Best dropsides for payload at 3.5t

  • Payload for 3.5t dropsides has fallen recently
  • DVSA is cracking down on overloading
  • Over 400kg difference in payload between models

Knowing how much weight you can carry in the back of your dropside should be a top priority for operators, as the DVSA (Driver and Vehicle Standards Agency) is cracking down on overloading. This article compares all nine certified dropside conversion programmes to establish the best dropside for payload at 3.5t.

Every year, the DVSA stops around 10,000 vans at targeted checkpoints, of which 93 percent are found to be overloaded. Fines vary between £100 and £300 but if the vehicle is plated at 3.5t, like most dropsides are, the punishments for exceeding the weight limit are a lot heavier as this is a different category of vehicle and legislation.

At the same time, the amount of payload that manufacturers can offer is falling. Gone are the days when a 3.5t dropside would comfortably accommodate two tonnes of load, because the increasing size of the chassis, additional safety and technical systems raises the kerbweight, which in turn eats into the payload.

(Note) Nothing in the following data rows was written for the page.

<file path="config.mk">
export PLATFORM = sky130hd
export DESIGN_NAME = fifo_rd_burst_drain_flat
export DESIGN_NICKNAME = d
export VERILOG_FILES = /design/src/rtl/fifo_rd_burst_drain_pkg.sv /design/src/rtl/fifo_rd_burst_drain_if.sv /design/src/rtl/fifo_rd_burst_drain_skid_buf2.sv /design/src/rtl/fifo_rd_burst_drain.sv /design/src/flat_wrapper.sv
export SDC_FILE = /design/constraint.sdc
export NUM_CORES = 1
export LEC_CHECK = 0
export CORE_AREA = 2 2 75 77
export CTS_CLUSTER_DIAMETER = 150
export DETAILED_ROUTE_END_ITERATION = 16
export DIE_AREA = 0 0 77 79
export GPL_TIMING_DRIVEN = 0
export PLACE_DENSITY = 0.85
export RECOVER_POWER = 25
export SYNTH_ARGS = -nofsm -noshare
export SYNTH_HDL_FRONTEND = slang
export SYNTH_SLANG_ARGS = --single-unit
</file>
<file path="constraint.sdc">
create_clock -name rclk -period 2.74 [get_ports rclk]
set_input_delay 0.548 -clock rclk [delete_from_list [all_inputs] [get_ports rclk]]
set_output_delay 0.548 -clock rclk [all_outputs]
set_load 0.02 [all_outputs]
</file>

N.B. All weights quoted include the weight of oil and a fuel tank 90 percent full, but exclude the weight of the driver.

9th) Ford Transit dropside (VFS): 1,167kg

Ford Transit dropside

Ford has been the market leader for conversions for over half a century, but its dominance in this segment has been seriously challenged over recent years due to the heavier chassis of the latest generation. This has reduced the payload by half a tonne, and now the Ford ‘One Stop Shop’ dropside from VFS is worst-in-class.

Read the Ford Transit review.

8th) Volkswagen Crafter dropside (Ingimex): 1,400kg

VW Crafter dropside

Volkswagen’s Engineered-To-Go program was launched in 2006, and is a joint-collaboration with Ingimex. A constant challenge for Volkswagen is the payload, with the heavy chassis only returning a payload of 1,400kg on the short wheelbase, despite the body weighing under 250kg.

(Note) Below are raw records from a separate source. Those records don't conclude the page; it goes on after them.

==> config.mk <==
export PLATFORM = sky130hd
export DESIGN_NAME = countdown_timer_flat
export DESIGN_NICKNAME = d
export VERILOG_FILES = /design/src/rtl/countdown_timer_pkg.sv /design/src/rtl/countdown_timer_if.sv /design/src/rtl/countdown_timer_down_counter_ld.sv /design/src/rtl/countdown_timer.sv /design/src/flat_wrapper.sv
export SDC_FILE = /design/constraint.sdc
export NUM_CORES = 1
export LEC_CHECK = 0
export CORE_MARGIN = 3
export CORE_UTILIZATION = 40
export CTS_CLUSTER_SIZE = 30
export DETAILED_ROUTE_END_ITERATION = 8
export PLACE_DENSITY = 0.75
export SYNTH_ARGS = -nofsm -noshare
export SYNTH_HDL_FRONTEND = slang
export SYNTH_SLANG_ARGS = --single-unit
==> constraint.sdc <==
create_clock -name clk -period 2.6 [get_ports clk]
set_clock_uncertainty 0.1 [all_clocks]
set_input_delay 0.26 -clock clk [delete_from_list [all_inputs] [get_ports clk]]
set_output_delay 0.26 -clock clk [all_outputs]
set_load 0.03 [all_outputs]
==> src/rtl/countdown_timer_pkg.sv <==
// countdown_timer shared types.
// State encoding and width defaults for the timer slice.
package countdown_timer_pkg;

    typedef enum logic {
        ST_IDLE = 1'b0,
        ST_RUN  = 1'b1
    } state_e;

    localparam int DEF_WIDTH = 8;

endpackage

==> src/rtl/countdown_timer_if.sv <==
// countdown_timer command/status bundle.
// master drives commands, slave is the timer.
interface countdown_timer_if #(
    parameter int WIDTH = 8
);
    logic             i_start;
    logic             i_stop;
    logic             i_en;
    logic             i_reload;
    logic [WIDTH-1:0] i_load_val;
    logic [WIDTH-1:0] o_cnt;
    logic             o_busy;
    logic             o_done;

    modport master (
        output i_start,
        output i_stop,
        output i_en,
        output i_reload,
        output i_load_val,
        input  o_cnt,
        input  o_busy,
        input  o_done
    );

    modport slave (
        input  i_start,
        input  i_stop,
        input  i_en,
        input  i_reload,
        input  i_load_val,
        output o_cnt,
        output o_busy,
        output o_done
    );
endinterface

==> src/rtl/countdown_timer_down_counter_ld.sv <==
// Loadable down-counter with async clear.
// Load wins over decrement; never steps below zero.
module down_counter_ld #(
    parameter int WIDTH = 8
) (
    input  logic             clk,
    input  logic             rst_n,
    input  logic             load,
    input  logic [WIDTH-1:0] load_val,
    input  logic             dec,
    output logic [WIDTH-1:0] cnt,
    output logic             is_one
);

    always_ff @(posedge clk or negedge rst_n) begin
        if (!rst_n) begin
            cnt <= '0;
        end else if (load) begin
            cnt <= load_val;
        end else if (dec && cnt != '0) begin
            cnt <= cnt - WIDTH'(1);
        end
    end

    assign is_one = (cnt == WIDTH'(1));

endmodule

==> src/rtl/countdown_timer.sv <==
// countdown_timer top: IDLE/RUN FSM, reload/mode regs, done flop.
// Counter datapath lives in down_counter_ld.
module countdown_timer
    import countdown_timer_pkg::*;
#(
    parameter int WIDTH = DEF_WIDTH
) (
    input  logic                 clk,
    input  logic                 i_rst_n,
    countdown_timer_if.slave     bus
);

    state_e           state_q;
    state_e           state_d;
    logic [WIDTH-1:0] reload_q;
    logic             mode_q;
    logic             done_q;
    logic             done_d;

    logic             ld;
    logic [WIDTH-1:0] ld_val;
    logic             dec;
    logic [WIDTH-1:0] cnt;
    logic             is_one;

    logic             run;
    logic             stop;
    logic             go;
    logic             tick;
    logic             zero_ld;

    // Mutually exclusive command terms encode stop > start > tick.
    assign run     = (state_q == ST_RUN);
    assign stop    = bus.i_stop;
    assign go      = bus.i_start & ~bus.i_stop;
    assign tick    = run & bus.i_en & ~bus.i_start & ~bus.i_stop;
    assign zero_ld = (bus.i_load_val == '0);

    always_comb begin
        state_d = state_q;
        done_d  = 1'b0;
        ld      = 1'b0;
        ld_val  = bus.i_load_val;
        dec     = 1'b0;
        unique case (1'b1)
            stop: begin
                state_d = ST_IDLE;
            end
            go: begin
                ld      = 1'b1;
                done_d  = zero_ld;
                state_d = zero_ld ? ST_IDLE : ST_RUN;
            end
            tick: begin
                dec = 1'b1;
                if (is_one) begin
                    done_d = 1'b1;
                    if (mode_q) begin
                        ld     = 1'b1;
                        ld_val = reload_q;
                    end else begin
                        state_d = ST_IDLE;
                    end
                end
            end
            default: ;
        endcase
    end

    always_ff @(posedge clk or negedge i_rst_n) begin
        if (!i_rst_n) begin
            state_q <= ST_IDLE;
            done_q  <= 1'b0;
        end else begin
            state_q <= state_d;
            done_q  <= done_d;
        end
    end

    always_ff @(posedge clk or negedge i_rst_n) begin
        if (!i_rst_n) begin
            reload_q <= '0;
            mode_q   <= 1'b0;
        end else if (go) begin
            reload_q <= bus.i_load_val;
            mode_q   <= bus.i_reload;
        end
    end

    down_counter_ld #(
        .WIDTH (WIDTH)
    ) u_cnt (
        .clk      (clk),
        .rst_n    (i_rst_n),
        .load     (ld),
        .load_val (ld_val),
        .dec      (dec),
        .cnt      (cnt),
        .is_one   (is_one)
    );

    assign bus.o_cnt  = cnt;
    assign bus.o_busy = run;
    assign bus.o_done = done_q;

endmodule

==> src/flat_wrapper.sv <==
// flat-port wrapper written by rule: the top's interface ports become plain ports
module countdown_timer_flat import countdown_timer_pkg::*;
#(
    parameter int WIDTH = DEF_WIDTH
)
  (clk, i_rst_n, bus_i_start, bus_i_stop, bus_i_en, bus_i_reload, bus_i_load_val, bus_o_cnt, bus_o_busy, bus_o_done);
  countdown_timer_if #(.WIDTH(WIDTH)) bus_i ();
  input  logic clk;
  input  logic i_rst_n;
  input wire logic [$bits(bus_i.i_start)-1:0] bus_i_start;
  input wire logic [$bits(bus_i.i_stop)-1:0] bus_i_stop;
  input wire logic [$bits(bus_i.i_en)-1:0] bus_i_en;
  input wire logic [$bits(bus_i.i_reload)-1:0] bus_i_reload;
  input wire logic [$bits(bus_i.i_load_val)-1:0] bus_i_load_val;
  output wire logic [$bits(bus_i.o_cnt)-1:0] bus_o_cnt;
  output wire logic [$bits(bus_i.o_busy)-1:0] bus_o_busy;
  output wire logic [$bits(bus_i.o_done)-1:0] bus_o_done;
  assign bus_i.i_start = bus_i_start;
  assign bus_i.i_stop = bus_i_stop;
  assign bus_i.i_en = bus_i_en;
  assign bus_i.i_reload = bus_i_reload;
  assign bus_i.i_load_val = bus_i_load_val;
  assign bus_o_cnt = bus_i.o_cnt;
  assign bus_o_busy = bus_i.o_busy;
  assign bus_o_done = bus_i.o_done;
  countdown_timer #(.WIDTH(WIDTH)) u_core (.clk(clk), .i_rst_n(i_rst_n), .bus(bus_i));
endmodule
* Word level (Yosys, flattened, before mapping)
Cells that the tools add are included.
** Word-level totals
- Input bits :: 14
- Register bits :: 19
** Operators by class
- Mux-type cells :: 15
- Reductions and logical operators :: 6
- Add/subtract/negate cells :: 1
- Equality and inequality tests :: 3
- Bitwise logic cells :: 6
** Operators with widths (count)
- $mux 8 :: 5
- $eq 8x1->1 const B :: 1
- $logic_not 8->1 :: 1
- $reduce_bool 8->1 :: 1
- $sub 8x1->8 const B :: 1
- $mux 1 :: 7
- $and 1x1->1 :: 4
- $pmux 1 s2 :: 2
- $pmux 1 s3 :: 1
- $reduce_and 3->1 :: 1
- $reduce_bool 3->1 :: 1
- $ne 2x1->1 const B :: 1
- $ne 2x2->1 const B :: 1
- $not 1->1 :: 2
- $reduce_bool 2->1 :: 1
- $logic_and 1x1->1 :: 1

* Longest topological paths before layout
- Depth in word-level cells :: 7
- Depth in mapped cells :: 7
- Depth with buffers taken out :: 6

* Cells and area by module
A second synthesis with hierarchy kept.
** Second synthesis, totals
- Cells, all modules :: 107
- Area, all modules :: 1163.6 µm²
** By module, submodules not included
- countdown_timer :: cells an instance 43, instances 1, area an instance 589.3 µm², seq. area each 275.3 µm²
- down_counter_ld :: cells an instance 64, instances 1, area an instance 574.3 µm², seq. area each 200.2 µm²

* Least setup slack after synthesis
Ideal clock, no wire load.
- Kind :: register -> register
- Start :: reg u_core.u_cnt.cnt[1]
- End :: reg u_core.u_cnt.cnt[1]
- Cell stages (with the launch flop) :: 8
- Setup slack :: 112 ps
- Arrival :: 2285 ps
- Data required time :: 2396 ps
- Cell sequence :: dfrtp_1 > inv_1 > ha_1 > or4b_4 > or4_1 > buf_6 > and3_4 > o41ai_2
** Between the ends
- Word-level cells in the longest chain between the ends :: 4
- Elaborated cells between the ends (all ways) :: 11
- Classes of those cells :: add/sub: 1; eq/ne: 1; mux: 6; reduce/logical: 3
** RTL lines
- start, declared :: RTL line countdown_timer_down_counter_ld.sv:11 : output logic [WIDTH-1:0] cnt,
- start signal, assigned :: RTL line countdown_timer_down_counter_ld.sv:19 : cnt <= load_val;
- start signal, assigned :: RTL line countdown_timer_down_counter_ld.sv:21 : cnt <= cnt - WIDTH'(1);
- parallel branches: the longest is 4 deep, another holds $sub 8x1->8
Parallel ways; which one is timed is not known. The select of a mux whose other input is x is not followed.
A chain may end at the register's enable or synchronous reset.

* Worst setup path in the final report
- Start :: reg u_core.u_cnt.cnt[1]
- End :: reg u_core.u_cnt.cnt[6]
The elaborated chain is that of the path after synthesis.

==> run_results.csv <==
group,metric,value,unit
status,status,"complete, no violations",
route,finalWirelength,3.01,mm
timing,max_clock_freq,406,MHz
final_layout,syn_to_final_growth,28.6,%
yosys,synth_top_family_by_area,"simple AND/OR/NAND/NOR gates",
timing,setup_violations,0,
timing,rsz0062_at_grt,"false",
timing,hold_violations,0,
yosys,syn_area_per_cell,8.91,µm²
placed_design,place_area,1450,µm²
floorplan,die_area,3550,µm²
final_layout,multiInputGateArea,616,µm²
clock_tree,cts_resized,0,
yosys,synth.distinct_cells,45,
setup_path,cp_slowest_cell,"or4_1",
setup_path,r2r_start,"u_core.u_cnt.cnt[1]",
final_layout,nNetsFinal,176,
route,vias,1139,
timing,fin_hold_ws,0.338,ns
yosys,async_flop_share,1.00,
setup_path,critPathArrivalTime,2.55,ns
clock_tree,cts.htree.levels,1,
clock_tree,cts_hold_buffers,0,
clock_tree,root_buffer,"clkbuf_4",
power,vdd_drop_max,0.000438,V
yosys,synth.largest_area_cell,"dfrtp_1",
yosys,synth_compound_area_frac,0.219,
placed_design,port_buffers,23,
setup_path,worstPathRequired,2.69,ns
yosys,synthXorXnorAreaFrac,0,
final_layout,antennaDiodeCount,0,
yosys,synth-simple-area-share,0.261,
final_layout,fin_util,0.566,
setup_path,crit_path_max_fanout,4,
placed_design,place.gp.congestion,1.00,
floorplan,core,2610,µm²
yosys,mappedNetlistNets,146,
yosys,muxShareOfSynthArea,0.0174,
yosys,yosysSeqAreaShare,0.413,
timing,min_period,2.46,ns
timing,layout_worst_path_cycle_share,0.947,
run,cap_violations,0,
setup_path,startpoint_type,"register",
yosys,synth_edf_count,0,
final_layout,stdcell_count,188,
power,leakage,0.641,nW
clock_tree,clockBufferDepth,2,
yosys,ys_seq_elements,19,
setup_path,r2r_cells,7,
clock_tree,cts_buffers,3,
yosys,netlist.area_leader.share,0.413,
placed_design,dpl.hpwl,2.32,mm
grt,first_global_vias,1103,
setup_path,crit_start,"u_core.u_cnt.cnt[1]",
clock_tree,clock_latency,0.29,ns
grt,antenna_found_initial,0,
floorplan,die_w,59.6,µm
yosys,synth_fa_ha_area_frac,0.0326,
yosys,synthTopCellsByArea,"dfrtp_1, nand2_1, ha_1",
grt,grt_max_degree,22,
setup_path,slowest_delay,0.49,ns
timing,finalMaxSlewViolations,0,
route,routed_via_density,6.06,
final_layout,seq_area,475,µm²
setup_path,critPathKind,"register to register",
clock_tree,postCtsSetupBuffers,0,
timing,relSlewSlack,0.432,
grt,grt_pass1_wl,4.95,mm
route,postRouteAntennaNets,0,
final_layout,drive_gt1_frac,0.114,
setup_path,path_cells,"inv_1 > ha_1 > or4b_4 > or4_1 > buf_4 > o22a_1 > a22o_1",
route,drt_iter0_drc,46,
grt,grtUsageTotal,0.187,
yosys,synthesis.area,1150,µm²
route,first_pass_iters,4,
route,drc,0,
timing,tightest_slew,0.849,ns
clock_tree,clkSinkCount,19,
power,pwr_density_cell,582,nW/µm²
yosys,synth_cells,129,
route,wl_per_cell,16.0,µm
floorplan,start_util,0.440,
floorplan,ios,24,
placed_design,dp.cells,184,
setup_path,cp-end-kind,"register",
floorplan,die_h,59.6,µm
clock_tree,cts_tree,"done",
hold_path,hold_path_class,"input port to asynchronous set/reset pin",
setup_path,ff2ff_setup_slack,0.14,ns
clock_tree,clk_pin_slew,0.11,ns
setup_path,rr_endpoint,"u_core.u_cnt.cnt[6]",
grt,grt.overflow.total,0,
timing,tns,0,ns
yosys,synth_flop_cell,"dfrtp_1",
final_layout,finalInstanceArea,1480,µm²
final_layout,fillerInstances,236,
floorplan,placementRows,18,
yosys,synth_warnings,0,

Read the Volkswagen Crafter review.

7th-5th) Nissan NV400, Renault Master and Vauxhall Vivaro dropside (Scattolini): 1,462kg

Renault Master dropside

All the off-the-shelf conversions for the Nissan NV400, Renault Master and Vauxhall Movano take place just outside of their factory in Batilly, northern France, by Italian bodybuilders Scattolini. The Renault-Nissan-Vauxhall chassis is the lightest in its class, but the heavy body means its loses out on the top spot.

Read the Nissan NV400 review.

Read the Renault Master review.

Read the Vauxhall Movano review.

4th) Mercedes-Benz Sprinter dropside (Scattolini): 1,471kg

Mercedes-Benz Sprinter dropside

Like at the Renault plant in Batilly, Scattolini dropside bodies are also fitted to Sprinter chassis-cabs at its factory in Dusseldorf (although box and tipper bodies aren’t fitted). Despite the heavier chassis of the Sprinter, a lighter (but much shorter; just 2,850mm in length) Scattolini body has been used, which means it offers a respectable payload of 1,471kg.

Read the Mercedes-Benz Sprinter review.

3rd) Citroen Relay dropside (Ingimex): 1,512kg

Citroen Relay dropside

Citroen’s ‘Ready to Run’ program has proved incredibly popular since its launch in 2012, increasing from around 120 units to a predicted 1,000 units for 2016. The Relay’s light chassis, combined with the light body (which is also fairly long at 3,644mm), means up to 1,512kg of materials can be transported at 3.5t.

Read the Citroen Relay review.

2nd) Iveco Daily dropside (Ingimex): 1,520kg

Iveco Daily dropside

The Iveco Daily has gone in the opposite direction to most vehicles in this segment. Instead putting weight on, the latest generation of the Iveco Daily, launched in 2014, is around 100kg lighter than its predecessor, and combined with the Ingimex dropside body, is able to offer a payload of 1,520kg.

Read the Iveco Daily review.

1st) Fiat Ducato dropside (VFS): 1,605kg

Fiat Ducato dropside

Winning the segment for the best payload is the Fiat Ducato. Fiat Professional’s conversion program doesn’t have a name, but a range of dropsides, box vans and one and three-way tippers assembled by Southampton-based VFS are available to order from the price-list. 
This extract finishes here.